Oaktree Capital Management expects to spend at least two years unwinding and rebuilding a portfolio of poorly performing assets it acquired in a going-out-of-business sale from Fifth Street Asset Management.
The Los Angeles debt and private equity investment firm, which oversees some $99 billion in assets, had agreed to acquire the two business development companies, Fifth Street Finance Corp. (FSC) and its sister firm Fifth Street Floating Rate Corp. (FSFR), in July for roughly $320 million. BDC shareholders in September overwhelmingly approved the takeover despite incentive fee concessions to Oaktree that will eat into interest income and dividends, according to reports.

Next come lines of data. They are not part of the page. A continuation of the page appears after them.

===== src/rtl/ssf_pkg.sv =====
// shared constants and types of the frame-sync and compare block
package ssf_pkg;
	// ****************************************
	// timing
	// ****************************************
	localparam int CLK_HZ = 25_000_000;
	localparam int BIT_HZ = 3_125_000;
	localparam int BIT_DIV = CLK_HZ / BIT_HZ;
	localparam int DIV_W = 4;
	localparam logic [DIV_W-1:0] BIT_DIV_M1 = DIV_W'(BIT_DIV - 1);

	// ****************************************
	// widths
	// ****************************************
	localparam int LEN_W = 8;
	localparam int CNT_W = 9;
	localparam int PER_W = 8;
	localparam int HIST_W = 256;
	localparam int DATA_W = 8;
	localparam int SHOLD_W = 32;
	localparam int SHOLD_IW = 5;
	localparam int STAT_W = 5;
	localparam logic [LEN_W-1:0] LEN_MAX = 8'hFF;
	localparam logic [2:0] DATA_LAST = 3'h7;
	localparam logic [CNT_W-1:0] DATA_LAST_CNT = 9'h007;
	localparam logic [CNT_W-1:0] SHOLD_CNT = 9'h020;

	// ****************************************
	// output shapes of a frame pin
	// ****************************************
	localparam logic [2:0] FS_NONE = 3'h0;
	localparam logic [2:0] FS_NEG_PULSE = 3'h1;
	localparam logic [2:0] FS_POS_PULSE = 3'h2;
	localparam logic [2:0] FS_LOW_DATA = 3'h3;
	localparam logic [2:0] FS_HIGH_DATA = 3'h4;
	localparam logic [2:0] FS_TOGGLE = 3'h5;

	// edge select: 0 rising, 1 falling
	localparam logic EDGE_RISE = 1'b0;

	// ****************************************
	// status bit positions
	// ****************************************
	localparam int ST_RX_SYNC = 0;
	localparam int ST_TX_SYNC = 1;
	localparam int ST_CMP0 = 2;
	localparam int ST_RX_RDY = 3;
	localparam int ST_TX_UNDER = 4;

	// ****************************************
	// types
	// ****************************************
	typedef struct packed {
		logic [2:0] sync_output_shape;
		logic [LEN_W-1:0] sync_length;
		logic [PER_W-1:0] period;
		logic sync_edge_select;
	} ssf_frame_cfg_t;

	typedef struct packed {
		logic [PER_W:0] per_cnt;
		logic [CNT_W-1:0] ph_cnt;
		logic in_pulse;
		logic in_data;
		logic tog;
	} ssf_gen_t;

	typedef enum logic [1:0] {RX_IDLE, RX_SYNC, RX_DATA} ssf_rx_st_t;
	typedef enum logic [1:0] {TX_IDLE, TX_SYNC, TX_DATA} ssf_tx_st_t;

	typedef struct packed {
		logic [DIV_W-1:0] div;
		logic tick;
		logic rxd_s1;
		logic rxd_s2;
		logic rf_s1;
		logic rf_s2;
		logic rf_d;
		logic tf_s1;
		logic tf_s2;
		logic tf_d;
		ssf_gen_t tg;
		ssf_gen_t rg;
		logic [HIST_W-1:0] hist;
		ssf_rx_st_t rx_st;
		logic [CNT_W-1:0] rx_cnt;
		logic [SHOLD_W-1:0] rx_sh;
		logic [SHOLD_W-1:0] rx_sync_hold;
		logic rx_sync_vld;
		logic [DATA_W-1:0] rx_word;
		logic rx_word_vld;
		ssf_tx_st_t tx_st;
		logic [CNT_W-1:0] tx_cnt;
		logic [DATA_W-1:0] tx_word;
		logic tx_data;
		logic take;
		logic [STAT_W-1:0] stat;
		logic irq;
		logic tf_o;
		logic tf_oe;
		logic rf_o;
		logic rf_oe;
	} ssf_state_t;
endpackage : ssf_pkg


===== src/rtl/ssf_buf2.sv =====
// two-entry word buffer with valid and ready on both sides
`timescale 1ns/1ns
module ssf_buf2 #(
	parameter int WIDTH = 8
) (
	// clock and reset
	input wire logic ref_clk,
	input wire logic srst,
	// filling side
	input wire logic in_valid,
	input wire logic [WIDTH-1:0] in_data,
	output logic in_ready,
	// draining side
	output logic out_valid,
	output logic [WIDTH-1:0] out_data,
	input wire logic out_ready
);
	typedef struct packed {
		logic [WIDTH-1:0] d0;
		logic [WIDTH-1:0] d1;
		logic [1:0] cnt;
		logic vld;
		logic rdy;
	} ssf_buf_st_t;

	localparam logic [1:0] CNT_ONE = 2'h1;
	localparam logic [1:0] CNT_TWO = 2'h2;

	ssf_buf_st_t st;
	ssf_buf_st_t nxt;
	logic push;
	logic pop;

	// handshakes use the registered flags, so a full buffer never overwrites
	assign push = in_valid & st.rdy;
	assign pop = out_ready & st.vld;

	// entry move and count
	always_comb begin
		nxt = st;
		unique case ({push, pop})
			2'b10: begin
				if (st.cnt == '0) begin
					nxt.d0 = in_data;
				end else begin
					nxt.d1 = in_data;
				end
				nxt.cnt = st.cnt + CNT_ONE;
			end
			2'b01: begin
				nxt.d0 = st.d1;
				nxt.cnt = st.cnt - CNT_ONE;
			end
			2'b11: begin
				// push only possible below two, so head is replaced or shifted in
				if (st.cnt == CNT_ONE) begin
					nxt.d0 = in_data;
				end else begin
					nxt.d0 = st.d1;
					nxt.d1 = in_data;
				end
			end
			2'b00: begin
			end
		endcase
		nxt.vld = (nxt.cnt != '0);
		nxt.rdy = (nxt.cnt != CNT_TWO);
	end

	// state register
	always_ff @(posedge ref_clk) begin
		if (srst) begin
			st <= '0;
			st.rdy <= 1'b1;
		end else begin
			st <= nxt;
		end
	end

	assign in_ready = st.rdy;
	assign out_valid = st.vld;
	assign out_data = st.d0;
endmodule : ssf_buf2


===== src/rtl/ssf_top.sv =====
// frame-sync generation, sync data, edge flags and compare-0 start
//
// Functional notes
// frame pins follow per-direction shape: level during data, pulse, or toggle.
// pulse shapes last sync_length plus one bit times, one to 256.
// frames repeat per direction at the period divider setting.
// during sync, rx samples data into holding, tx shifts holding out.
// bits sampled or shifted during sync equal the sync length plus one.
// rx sync data reaches its holding register through the shift register.
// tx sends sync data only when sync_data_enable is set.
// normal data follows sync data, sync bits come from the holding register.
// selected edge on a frame pin sets its sync-seen status flag.
// compared bit count follows the sync length, at most 256.
// compare always uses the most recently received bits.
// with compare-0 start, every new sample is compared to the pattern.
// each interrupt source has its own mask bit.
// interrupt output high while any source is pending and unmasked.
// status output reports which sources are pending.
// compare-0 match while the receiver is idle starts a new data word at the next sample.
`timescale 1ns/1ns
module ssf_top (
	// clock and reset
	input wire logic ref_clk,
	input wire logic srst,
	// frame configuration
	input wire ssf_pkg::ssf_frame_cfg_t rx_frame_mode_reg,
	input wire ssf_pkg::ssf_frame_cfg_t tx_frame_mode_reg,
	input wire logic sync_data_enable,
	input wire logic rx_start_on_cmp0,
	input wire logic [ssf_pkg::HIST_W-1:0] compare_zero_pattern_reg,
	input wire logic [ssf_pkg::SHOLD_W-1:0] tx_sync_hold,
	// serial data pins
	input wire logic rx_data_pin,
	output logic tx_data_pin,
	// frame pins, two-way
	input wire logic tx_frame_pin_i,
	output logic tx_frame_pin_o,
	output logic tx_frame_pin_oe,
	input wire logic rx_frame_pin_i,
	output logic rx_frame_pin_o,
	output logic rx_frame_pin_oe,
	// transmit words
	input wire logic tx_word_valid,
	input wire logic [ssf_pkg::DATA_W-1:0] tx_word,
	output logic tx_word_ready,
	// received words and sync tag
	output logic [ssf_pkg::DATA_W-1:0] rx_word,
	output logic rx_word_valid,
	output logic [ssf_pkg::SHOLD_W-1:0] rx_sync_hold,
	output logic rx_sync_valid,
	// status and interrupt
	input wire logic [ssf_pkg::STAT_W-1:0] status_clear,
	input wire logic [ssf_pkg::STAT_W-1:0] irq_mask,
	output logic [ssf_pkg::STAT_W-1:0] serial_status_reg,
	output logic irq
);
	import ssf_pkg::*;

	ssf_state_t st;
	ssf_state_t nxt;
	logic buf_valid;
	logic [DATA_W-1:0] buf_data;

	// ****************************************
	// helper functions
	// ****************************************

	// true when the selected edge is seen between two synced samples
	function automatic logic edge_hit(input logic cur, input logic prev, input logic sel);
		if (sel == EDGE_RISE) begin
			return cur & ~prev;
		end
		return prev & ~cur;
	endfunction : edge_hit

	// a frame period begins when the counter runs out
	function automatic logic gen_start(input ssf_gen_t g, input ssf_frame_cfg_t c);
		return (c.period != '0) && (g.per_cnt == '0);
	endfunction : gen_start

	// one bit time of a frame generator
	function automatic ssf_gen_t gen_step(input ssf_gen_t g, input ssf_frame_cfg_t c);
		ssf_gen_t n;
		n = g;
		if (c.period == '0) begin
			// period zero means no frame is generated
			n.per_cnt = '0;
			n.in_pulse = 1'b0;
			n.in_data = 1'b0;
		end else if (g.per_cnt == '0) begin
			n.per_cnt = {c.period, 1'b1};
			n.in_pulse = 1'b1;
			n.in_data = 1'b0;
			n.ph_cnt = '0;
			n.tog = ~g.tog;
		end else begin
			n.per_cnt = g.per_cnt - (PER_W+1)'(1);
			if (g.in_pulse) begin
				if (g.ph_cnt == {1'b0, c.sync_length}) begin
					n.in_pulse = 1'b0;
					n.in_data = 1'b1;
					n.ph_cnt = '0;
				end else begin
					n.ph_cnt = g.ph_cnt + CNT_W'(1);
				end
			end else if (g.in_data) begin
				if (g.ph_cnt == DATA_LAST_CNT) begin
					n.in_data = 1'b0;
				end else begin
					n.ph_cnt = g.ph_cnt + CNT_W'(1);
				end
			end
		end
		return n;
	endfunction : gen_step

	// pin level for a shape; idle level of active-low shapes is high
	function automatic logic frame_level(input logic [2:0] shape, input ssf_gen_t g);
		unique case (shape)
			FS_NEG_PULSE: return ~g.in_pulse;
			FS_POS_PULSE: return g.in_pulse;
			FS_LOW_DATA: return ~g.in_data;
			FS_HIGH_DATA: return g.in_data;
			FS_TOGGLE: return g.tog;
			default: return 1'b0;
		endcase
	endfunction : frame_level

	// pattern equality over the newest sync_length plus one bits
	function automatic logic cmp_match(input logic [HIST_W-1:0] h,
		input logic [HIST_W-1:0] p, input logic [LEN_W-1:0] len);
		logic [HIST_W-1:0] m;
		m = {HIST_W{1'b1}} >> (LEN_MAX - len);
		return ((h ^ p) & m) == '0;
	endfunction : cmp_match

	// sync tag bit k, sent from bit sync_length down to bit zero
	function automatic logic sync_bit(input logic [SHOLD_W-1:0] hold,
		input logic [LEN_W-1:0] len, input logic [CNT_W-1:0] k);
		logic [CNT_W-1:0] i;
		i = {1'b0, len} - k;
		if (i < SHOLD_CNT) begin
			return hold[i[SHOLD_IW-1:0]];
		end
		return 1'b0;
	endfunction : sync_bit

	// ****************************************
	// transmit word buffer
	// ****************************************

	// the transmitter drains one word per frame, so a slow frame back-pressures the source
	ssf_buf2 #(
		.WIDTH(DATA_W)
	) u_tx_buf (
		.ref_clk(ref_clk),
		.srst(srst),
		.in_valid(tx_word_valid),
		.in_data(tx_word),
		.in_ready(tx_word_ready),
		.out_valid(buf_valid),
		.out_data(buf_data),
		.out_ready(st.take)
	);

	// ****************************************
	// next state
	// ****************************************
	always_comb begin
		logic [STAT_W-1:0] set;
		logic [HIST_W-1:0] hist_n;
		logic rf_edge;
		logic tf_edge;
		logic tx_start;
		logic cmp_hit;
		logic [SHOLD_W-1:0] sh_n;
		set = '0;
		rf_edge = 1'b0;
		tf_edge = 1'b0;
		tx_start = 1'b0;
		cmp_hit = 1'b0;
		sh_n = '0;
		hist_n = st.hist;
		nxt = st;
		nxt.take = 1'b0;
		nxt.rx_word_vld = 1'b0;
		nxt.rx_sync_vld = 1'b0;

		// two-flop synchronisers for every pin input
		nxt.rxd_s1 = rx_data_pin;
		nxt.rxd_s2 = st.rxd_s1;
		nxt.rf_s1 = rx_frame_pin_i;
		nxt.rf_s2 = st.rf_s1;
		nxt.rf_d = st.rf_s2;
		nxt.tf_s1 = tx_frame_pin_i;
		nxt.tf_s2 = st.tf_s1;
		nxt.tf_d = st.tf_s2;

		// bit-time enable from the reference clock
		nxt.tick = (st.div == BIT_DIV_M1);
		nxt.div = nxt.tick ? '0 : st.div + DIV_W'(1);

		// edge sets flags
		rf_edge = edge_hit(st.rf_s2, st.rf_d, rx_frame_mode_reg.sync_edge_select);
		tf_edge = edge_hit(st.tf_s2, st.tf_d, tx_frame_mode_reg.sync_edge_select);
		set[ST_RX_SYNC] = rf_edge;
		set[ST_TX_SYNC] = tf_edge;

		// periodic frame timing
		tx_start = st.tick && gen_start(st.tg, tx_frame_mode_reg);
		if (st.tick) begin
			// pulse length count
			nxt.tg = gen_step(st.tg, tx_frame_mode_reg);
			nxt.rg = gen_step(st.rg, rx_frame_mode_reg);
		end

		// frame pin waveform
		nxt.tf_o = frame_level(tx_frame_mode_reg.sync_output_shape, nxt.tg);
		nxt.tf_oe = (tx_frame_mode_reg.sync_output_shape != FS_NONE);
		nxt.rf_o = frame_level(rx_frame_mode_reg.sync_output_shape, nxt.rg);
		nxt.rf_oe = (rx_frame_mode_reg.sync_output_shape != FS_NONE);

		// newest bit enters at the bottom
		if (st.tick) begin
			hist_n = {st.hist[HIST_W-2:0], st.rxd_s2};
			nxt.hist = hist_n;
		end
		// compare length
		// compare every sample
		cmp_hit = st.tick && rx_start_on_cmp0 &&
			cmp_match(hist_n, compare_zero_pattern_reg, rx_frame_mode_reg.sync_length);
		set[ST_CMP0] = cmp_hit;

		// receiver
		sh_n = {st.rx_sh[SHOLD_W-2:0], st.rxd_s2};
		unique case (st.rx_st)
			RX_IDLE: begin
				if (cmp_hit) begin
					// match starts word
					nxt.rx_st = RX_DATA;
					nxt.rx_cnt = '0;
				end else if (!rx_start_on_cmp0 && rf_edge) begin
					nxt.rx_st = RX_SYNC;
					nxt.rx_cnt = '0;
					nxt.rx_sh = '0;
				end
			end
			RX_SYNC: begin
				if (st.tick) begin
					// sample into holding
					nxt.rx_sh = sh_n;
					// sync bit count
					if (st.rx_cnt == {1'b0, rx_frame_mode_reg.sync_length}) begin
						// via shift register
						nxt.rx_sync_hold = sh_n;
						nxt.rx_sync_vld = 1'b1;
						nxt.rx_st = RX_DATA;
						nxt.rx_cnt = '0;
					end else begin
						nxt.rx_cnt = st.rx_cnt + CNT_W'(1);
					end
				end
			end
			RX_DATA: begin
				if (st.tick) begin
					nxt.rx_sh = sh_n;
					if (st.rx_cnt == DATA_LAST_CNT) begin
						nxt.rx_word = sh_n[DATA_W-1:0];
						nxt.rx_word_vld = 1'b1;
						set[ST_RX_RDY] = 1'b1;
						nxt.rx_st = RX_IDLE;
					end else begin
						nxt.rx_cnt = st.rx_cnt + CNT_W'(1);
					end
				end
			end
		endcase

		// transmitter; a new frame restarts it so it never drifts from the pin
		if (tx_start) begin
			nxt.tx_st = TX_SYNC;
			nxt.tx_cnt = '0;
			// sync data gated
			nxt.tx_data = sync_data_enable &&
				sync_bit(tx_sync_hold, tx_frame_mode_reg.sync_length, '0);
		end else if (st.tick) begin
			unique case (st.tx_st)
				TX_IDLE: begin
					nxt.tx_data = 1'b0;
				end
				TX_SYNC: begin
					// shifted bit count
					if (st.tx_cnt == {1'b0, tx_frame_mode_reg.sync_length}) begin
						// normal data follows
						nxt.tx_st = TX_DATA;
						nxt.tx_cnt = '0;
						nxt.tx_word = buf_valid ? buf_data : '0;
						nxt.take = buf_valid;
						nxt.tx_data = buf_valid && buf_data[DATA_LAST];
						set[ST_TX_UNDER] = ~buf_valid;
					end else begin
						nxt.tx_cnt = st.tx_cnt + CNT_W'(1);
						// holding to shifter
						nxt.tx_data = sync_data_enable &&
							sync_bit(tx_sync_hold, tx_frame_mode_reg.sync_length,
							nxt.tx_cnt);
					end
				end
				TX_DATA: begin
					if (st.tx_cnt == DATA_LAST_CNT) begin
						nxt.tx_st = TX_IDLE;
						nxt.tx_data = 1'b0;
					end else begin
						nxt.tx_cnt = st.tx_cnt + CNT_W'(1);
						nxt.tx_data = st.tx_word[DATA_LAST - nxt.tx_cnt[2:0]];
					end
				end
			endcase
		end

		// pending sources, a set in the clear cycle wins
		nxt.stat = (st.stat & ~status_clear) | set;
		// per-source mask
		// any pending unmasked
		nxt.irq = |(nxt.stat & irq_mask);
	end

	// ****************************************
	// state register
	// ****************************************
	always_ff @(posedge ref_clk) begin
		if (srst) begin
			st <= '0;
		end else begin
			st <= nxt;
		end
	end

	// ****************************************
	// outputs, all from flops
	// ****************************************
	assign tx_data_pin = st.tx_data;
	assign tx_frame_pin_o = st.tf_o;
	assign tx_frame_pin_oe = st.tf_oe;
	assign rx_frame_pin_o = st.rf_o;
	assign rx_frame_pin_oe = st.rf_oe;
	assign rx_word = st.rx_word;
	assign rx_word_valid = st.rx_word_vld;
	assign rx_sync_hold = st.rx_sync_hold;
	assign rx_sync_valid = st.rx_sync_vld;
	assign serial_status_reg = st.stat;
	assign irq = st.irq;
endmodule : ssf_top


===== config.mk =====
export PLATFORM = sky130hd
export DESIGN_NAME = ssf_top
export DESIGN_NICKNAME = d
export VERILOG_FILES = /design/src/rtl/ssf_pkg.sv /design/src/rtl/ssf_buf2.sv /design/src/rtl/ssf_top.sv
export SDC_FILE = /design/constraint.sdc
export NUM_CORES = 1
export LEC_CHECK = 0
export ABC_AREA = 1
export BUFFER_PORTS_ARGS = -buffer_cell sky130_fd_sc_hd__buf_2
export CELL_PAD_IN_SITES_DETAIL_PLACEMENT = 0
export CELL_PAD_IN_SITES_GLOBAL_PLACEMENT = 1
export CORE_UTILIZATION = 43
export CTS_CLUSTER_DIAMETER = 150
export DETAILED_ROUTE_END_ITERATION = 10
export HOLD_SLACK_MARGIN = 0.08
export PLACE_DENSITY = 0.89
export RECOVER_POWER = 25
export SETUP_SLACK_MARGIN = 0.2
export SLEW_MARGIN = 10
export SYNTH_ARGS = -nofsm -noshare
export SYNTH_HDL_FRONTEND = slang
export SYNTH_SLANG_ARGS = --single-unit

===== constraint.sdc =====
create_clock -name ref_clk -period 5.18 [get_ports ref_clk]
set_input_delay 0.259 -clock ref_clk [delete_from_list [all_inputs] [get_ports ref_clk]]
set_output_delay 0.259 -clock ref_clk [all_outputs]
set_load 0.03 [all_outputs]

==> impl_metrics.toml, run 1 <==
[timing]
setup_tns_ns = 0
slew_headroom_pct = -130.5
max_freq_mhz = 214.8
fin_crit_ns = 4.655
timing_max_transition_violations_final = 148
hold_viol_final = 0
worst_pin_slew_ns = 3.457
setup_violations = 0
finClkSkew_ns = 0.01562
rsz0062_at_grt = "false"
period_share_pct = 89.86
worst_hold_slack_ns = 0.1096

[detailed_routing]
dr_total_vias = 30036
routed_wl_um = 105800
wire_per_inst_um = 18.07
dr.pass1.iters = 6
vias_per_cell = 5.132
route.detailed.drc = 0
drtIter0Drc = 2788
ant_nets = 0

[synth]
synth_area_mm2 = 0.02765
synthArstFlopShare_pct = 0
synthXorXnorAreaFrac_pct = 2.503
synth-simple-area-share_pct = 39.48
netlist.area_leader.share_pct = 32.29
synthCells = 4656
synth_top_family_by_area = "simple AND/OR/NAND/NOR gates"
yosys.cell_types.count = 48
ys_warn_count = 0
yosys-top-cells-area = "dfxtp_1, nand2_1, inv_1, nand3_1, nor2_1"
synth_flop_cell = "dfxtp_1"
synth_fp_nets = 5033
synth_compound_area_share_pct = 12.22
synth_area_per_cell_um2 = 5.938
yosysTopAreaCell = "dfxtp_1"
synth_seq_area_share_pct = 32.29
synth-adder-area-share_pct = 1.068
synth_seq_cells = 446
muxShareOfSynthArea_pct = 0.1448
synth-edff-count = 0

[critical_path]
crit_type = "flop to flop"
reg2reg_to = "irq$_SDFF_PP0_"
reg2regPathDepth = 20
crit_path_start_kind = "flop"
endpoint_kind = "flop"
startpoint = "st[422]$_SDFF_PP0_"
worstPathMaxFanout = 85
crit_end = "irq$_SDFF_PP0_"
r2r_slack_ns = 0.53
worstPathArrival_ns = 5.21
required_ns = 5.73
r2r_start = "st[422]$_SDFF_PP0_"

[final_layout]
nets = 5334
drive_above_1_share_pct = 10.25
multi_input_area_mm2 = 0.01533
ff_latch_area_mm2 = 0.008929
stdcell_count = 5853
top_register = "st"
layout-area-overhead-vs-synth_pct = 15.47
nFillCells = 6815
fin_area_mm2 = 0.03192
largest_reg_flops = 368

[outcome]
status = "complete, but fails checks"
violations = "max-capacitance violations, max-slew violations"

[floorplanning]
start_util_pct = 43.67
io_pins = 408
rows = 92
core_mm2 = 0.06331
dieArea_mm2 = 0.06532
die_height_um = 255.6
die_x_um = 255.6

[clocking]
clk_pin_slew_ns = 0.06
clock_latency_ns = 0.61
cts_tree = "built"
cts_buffers = 52
cts_max_level = 2
clock-sinks = 446
cts_root_buf = "clkbuf_16"
post_cts_buffers = 0
ctsLongestPathBuffers = 3

[global_route]
grt_max_degree = 164
grt_overflow = 0
grt_pass1_vias = 27082
grt.total_usage_pct = 31.21
antenna_found_initial = 10
grt_pass1_wl_um = 158300

[pwr]
clkPwrFrac_pct = 40.8
p_comb_share_pct = 18.3
powerDensity_mw_per_mm2 = 286.5
seqPwrFrac_pct = 40.9
swShare_pct = 30.87
p_total_w = 0.009145
peakVddDrop_mv = 0.2442
p_switching_w = 0.002823
leakagePower_nw = 15.63
intPower_w = 0.006322

[min_path]
min_path_type = "primary input to flop"

[placed_design]
place_hpwl_um = 81950
dp_cells = 5706
place_area_mm2 = 0.02981
place_congestion = 1.056
io_buffers = 407

[job]
cap_viol_max_count = 1
-- per-layer routing --
layer / routed length, um / GRT usage (%) / vias up
met5: 9 / 0 / -
met4: 2812 / 8.899 / 2
met3: 8125 / 5.031 / 175
met2: 46800 / 49.50 / 1097
met1: 48030 / 43.48 / 13627
li1: - / - / 15135
-- cells in the final DEF, fill, tap and decap left out, types with 10 or more instances in the layout --
master	count
nand2_1	1752
inv_1	584
dfxtp_1	446
nor2_1	422
buf_2	352
nand3_1	323
a21oi_1	257
o21ai_0	250
nand3b_1	75
clkbuf_1	63
clkbuf_16	52
xor2_1	43
dlygate4sd3_1	43
xnor2_1	36
o211ai_1	36
or2_2	22
ha_1	22
nand4_1	21
nor3_1	20
o21ai_1	19
clkbuf_8	17
buf_4	15
o22ai_1	12
o21ai_2	12
diode_2	10
-- timing repair --
item | 4_1_cts | 5_1_grt
hold buffers | 43 | 0
hold endpoints to repair | 73 | 0
resized for setup | 0 | 0
-- kinds of logic after synthesis --
group | after synthesis
buffers and inverters | 816
AND/OR/NAND/NOR | 2665
multiplexers | 4
adder cells (fa/ha/maj) | 23
AO/OA/AOI/OAI | 623
XOR/XNOR | 79
flip-flops | 446
-- area by class of cell --
type,instances,share of cell area [%]
Antenna cell,10,0.07839
Clock buffer,78,4.915
Timing Repair Buffer,470,8.168
Tap cell,846,3.316
Sequential cell,446,27.97
Multi-Input combinational cell,3394,48.01
Inverter,593,6.988
Clock inverter,16,0.5565
-- worst max-delay path: stages (launching register included) --
cell,delay (ns)
dfxtp_1,0.49
inv_6,0.57
buf_4,0.45
nand2_1,0.15
nand3_1,0.09
nand2_1,0.09
nand2_1,0.07
nand2_1,0.05
nor2_1,0.28
nand2_1,0.10
nor2_1,0.13
nand2_1,0.07
nor2_1,0.13
nand3_1,0.16
nand2_1,0.12
nand2_2,0.12
o21ai_0,0.14
nand3_1,0.11
dlygate4sd3_1,0.58
o21ai_0,0.07
dlygate4sd3_1,0.55
-- Yosys cell counts (13+ instances only) --
cell / instances
nand3b_1: 75
nor3_1: 20
xnor2_1: 36
nor2_1: 423
o21ai_2: 13
o21ai_1: 20
inv_1: 585
o211ai_1: 36
clkbuf_1: 88
o21ai_0: 248
nand3_1: 323
nand4_1: 21
or2_2: 22
a21oi_1: 257
buf_2: 64
dfxtp_1: 446
nand2_1: 1753
buf_4: 60
xor2_1: 43
ha_1: 22
-- worst min-delay path by stage --
stage | from | endpoint | slack [ns] | cells after the start
after CTS | rx_frame_mode_reg[0] | serial_status_reg[0]$_SDFF_PP0_ | 0.09 | 5
after global placement | nxt[418]$_SDFF_PP0_ | nxt[417]$_SDFF_PP0_ | 0.39 | 2
after floorplan | srst | st[10]$_SDFF_PP0_ | 0.35 | 1
after global routing | rx_frame_mode_reg[0] | serial_status_reg[0]$_SDFF_PP0_ | 0.15 | 5
final | rx_frame_mode_reg[0] | serial_status_reg[0]$_SDFF_PP0_ | 0.11 | 5
after detailed placement | nxt[415]$_SDFF_PP0_ | nxt[414]$_SDFF_PP0_ | 0.40 | 2
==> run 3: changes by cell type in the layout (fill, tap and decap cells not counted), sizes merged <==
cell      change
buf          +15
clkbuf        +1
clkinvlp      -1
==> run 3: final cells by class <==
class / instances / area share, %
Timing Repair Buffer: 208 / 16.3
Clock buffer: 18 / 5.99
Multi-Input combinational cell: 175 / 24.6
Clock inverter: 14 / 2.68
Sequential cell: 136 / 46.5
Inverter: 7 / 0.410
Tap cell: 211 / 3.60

Oaktree last week closed on the asset purchase agreement, and renamed the units. FSC is now Oaktree Specialty Lending Corp. (Nasdaq: OCSL) and FSFR is now Oaktree Strategic Income Corp. (Nasdaq: OCSI).
“We feel very, very good about our stepping into this role,” Oaktree chief executive Jay Wintrob said during an earnings call with analysts Thursday. Wintrob said Oaktree will likely need “two to three years to restructure and reposition the portfolios” in the sister-company BDCs, which have flailed with lower yields and net-asset values in comparison to top-performing BDCs in the space.
“That could go slower, that could go faster depending on market conditions as well as the individual credits,” he added.
Several BDCs, including Fifth Street’s affiliates, have parlayed their middle-market loan originations into collateralized loan obligations. FSC had a senior-loan joint venture that funded middle-market corporate loans with Kemper Corp., and fed CLOs issued and managed by Fifth Street CLO Management LLC.
But in July, Fifth Street sold the CLO management business and its two deals under management totaling $726 million to NewStar Financial. Fifth Street Chief Executive Leonard M. Tannenbaum cited the difficulty in scaling the company’s CLO business “given the market environment and headwinds we faced over the past year and a half.”
The two BDCs are both heavily exposed with higher-than-average concentrations to the education and healthcare sectors, former FSC chief executive Patrick Dalton conceded in a first-quarter earnings call, nothing that FSC's investments in for-profit education firms in particular was ill-timed as losses built when the sector came under regulatory cross-hairs.
As of the second quarter, 7.3% of debt investments held by the two BDCs were non-performing.
FSC’s net asset value in the second quarter was $7.17 a share, half that of the higher-yielding BDCs, such as Triangle Capital Corp., or TCAP, at $14.83 a share.
Wintrob told analysts the BDC business will blend with Oaktree’s existing direct-lending operations (which have originated about $200 billion in corporate loans since 2005) as well as a deep dive the company is planning into middle-market direct lending.
“On the BDC front, I believe the publicly traded BDC universe is roughly $30 billion in market cap,” with estimates of the direct lending market “suitable” for BDCs exceeding an estimated $400 billion, Wintrob said. “This is a very large addressable market. We will address it, will be in our own patient and disciplined way, and at a different point in the credit cycle will have more opportunities then than today.”